Finally, Table 5 shows that the 16-bit DCGAN accelerator [28] accommodated within the high-end XC7VX690T FPGA device reaches the best throughput but at expense of a considerable amount of resources: it occupies ~ 13.26×, ~ 23.47×, ~ 3.56× more LUTs, FFs, on-chip BRAMs, respectively, than the new design.

6 Conclusions

This paper presented the design of an HLS-based TCONV layer, based on the IOM strategy, and suitable for dataflow-based neural network architectures. The latter consist of stacked layers that exchange data internally, by reducing the data movement from/to external memory resources. The accelerator was conceived at the C++ abstraction, using a parametric template to be adapted at different configurations using proper bit-widths, kernel sizes, strides, image sizes, parallelism factors. For purposes of characterization, the proposed engine was preliminarily examined as a standalone unit and then integrated into two neural networks: a decoder for image decompression, and the generator of the DCGAN network.

The standalone TCONV layer showed competitiveness when compared the state-of-the-art, being able to provide up to 6.25 Gout/s and dissipating only 1.53 W, using ~ 11.7k LUTs resources and 4.52 Mb of on-chip memory.

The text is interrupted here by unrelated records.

[src/rtl/uart_tx.sv]
// 8N1 UART transmitter with internal oversampling baud divider.
// A new frame needs tx_start to be seen low first, so a held request sends exactly one byte.
module uart_tx #(
  parameter int D_BIT   = 8,
  parameter int SB_TICK = 16,
  parameter int DVSR    = 163
) (
  input  logic       clk,
  input  logic       reset,
  input  logic       tx_start,
  input  logic [7:0] tx_dato_in,
  output logic       tx_done,
  output logic       tx_busy,
  output logic       tx
);

  localparam int CW = (DVSR > 1) ? $clog2(DVSR) : 1;

  localparam logic [3:0] S_IDLE  = 4'b0001;
  localparam logic [3:0] S_START = 4'b0010;
  localparam logic [3:0] S_DATA  = 4'b0100;
  localparam logic [3:0] S_STOP  = 4'b1000;

  logic [3:0]    state_q, state_d;
  logic [CW-1:0] cnt_q, cnt_d;
  logic [4:0]    s_q, s_d;
  logic [2:0]    n_q, n_d;
  logic [7:0]    sh_q, sh_d;
  logic          armed_q, armed_d;
  logic          tx_q, tx_d;
  logic          done_q, done_d;
  logic          busy_q, busy_d;
  logic          tick, launch;

  assign tick   = (state_q != S_IDLE) && (cnt_q == CW'(DVSR - 1));
  assign launch = (state_q == S_IDLE) && tx_start && armed_q;

  always_comb begin
    state_d = state_q;
    s_d     = s_q;
    n_d     = n_q;
    sh_d    = sh_q;
    done_d  = 1'b0;
    armed_d = launch ? 1'b0 : (armed_q | ~tx_start);
    busy_d  = launch ? 1'b1 : (done_q ? 1'b0 : busy_q);

    if (state_q == S_IDLE) cnt_d = '0;
    else if (tick)         cnt_d = '0;
    else                   cnt_d = cnt_q + CW'(1);

    case (state_q)
      S_IDLE: begin
        if (launch) begin
          sh_d    = tx_dato_in;
          s_d     = '0;
          state_d = S_START;
        end
      end
      S_START: begin
        if (tick) begin
          if (s_q == 5'd15) begin
            s_d     = '0;
            n_d     = '0;
            state_d = S_DATA;
          end else begin
            s_d = s_q + 5'd1;
          end
        end
      end
      S_DATA: begin
        if (tick) begin
          if (s_q == 5'd15) begin
            s_d  = '0;
            sh_d = sh_q >> 1;
            if (n_q == 3'(D_BIT - 1)) state_d = S_STOP;
            else                      n_d     = n_q + 3'd1;
          end else begin
            s_d = s_q + 5'd1;
          end
        end
      end
      S_STOP: begin
        if (tick) begin
          if (s_q == 5'(SB_TICK - 1)) begin
            s_d     = '0;
            state_d = S_IDLE;
            done_d  = 1'b1;
          end else begin
            s_d = s_q + 5'd1;
          end
        end
      end
      default: state_d = S_IDLE;
    endcase

    // Line level follows the next state so tx changes on the same edge as the FSM.
    case (state_d)
      S_START: tx_d = 1'b0;
      S_DATA:  tx_d = sh_d[0];
      default: tx_d = 1'b1;
    endcase
  end

  always_ff @(posedge clk or posedge reset) begin
    if (reset) begin
      state_q <= S_IDLE;
      cnt_q   <= '0;
      s_q     <= '0;
      n_q     <= '0;
      sh_q    <= '0;
      armed_q <= 1'b0;
      tx_q    <= 1'b1;
      done_q  <= 1'b0;
      busy_q  <= 1'b0;
    end else begin
      state_q <= state_d;
      cnt_q   <= cnt_d;
      s_q     <= s_d;
      n_q     <= n_d;
      sh_q    <= sh_d;
      armed_q <= armed_d;
      tx_q    <= tx_d;
      done_q  <= done_d;
      busy_q  <= busy_d;
    end
  end

  assign tx      = tx_q;
  assign tx_done = done_q;
  assign tx_busy = busy_q;

endmodule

When used within the decoder architecture, a systematic design-space exploration was conducted to investigate the positive influence of #pragmas to infer hardware optimizations, including pipelining and parallelism. The evaluation ranges in the interval 8–4 bits and showed an improvement of 3 orders of magnitude in fps throughput, with an average resources utilization of at most 16%. Finally, the characterization of the DCGAN at 5 bits highlighted a noticeable throughput of 240 fps, with an energy efficiency of 324.32 fps/W, which outperforms the state-of-the-art counterparts by a factor of at least ~ 7.3×.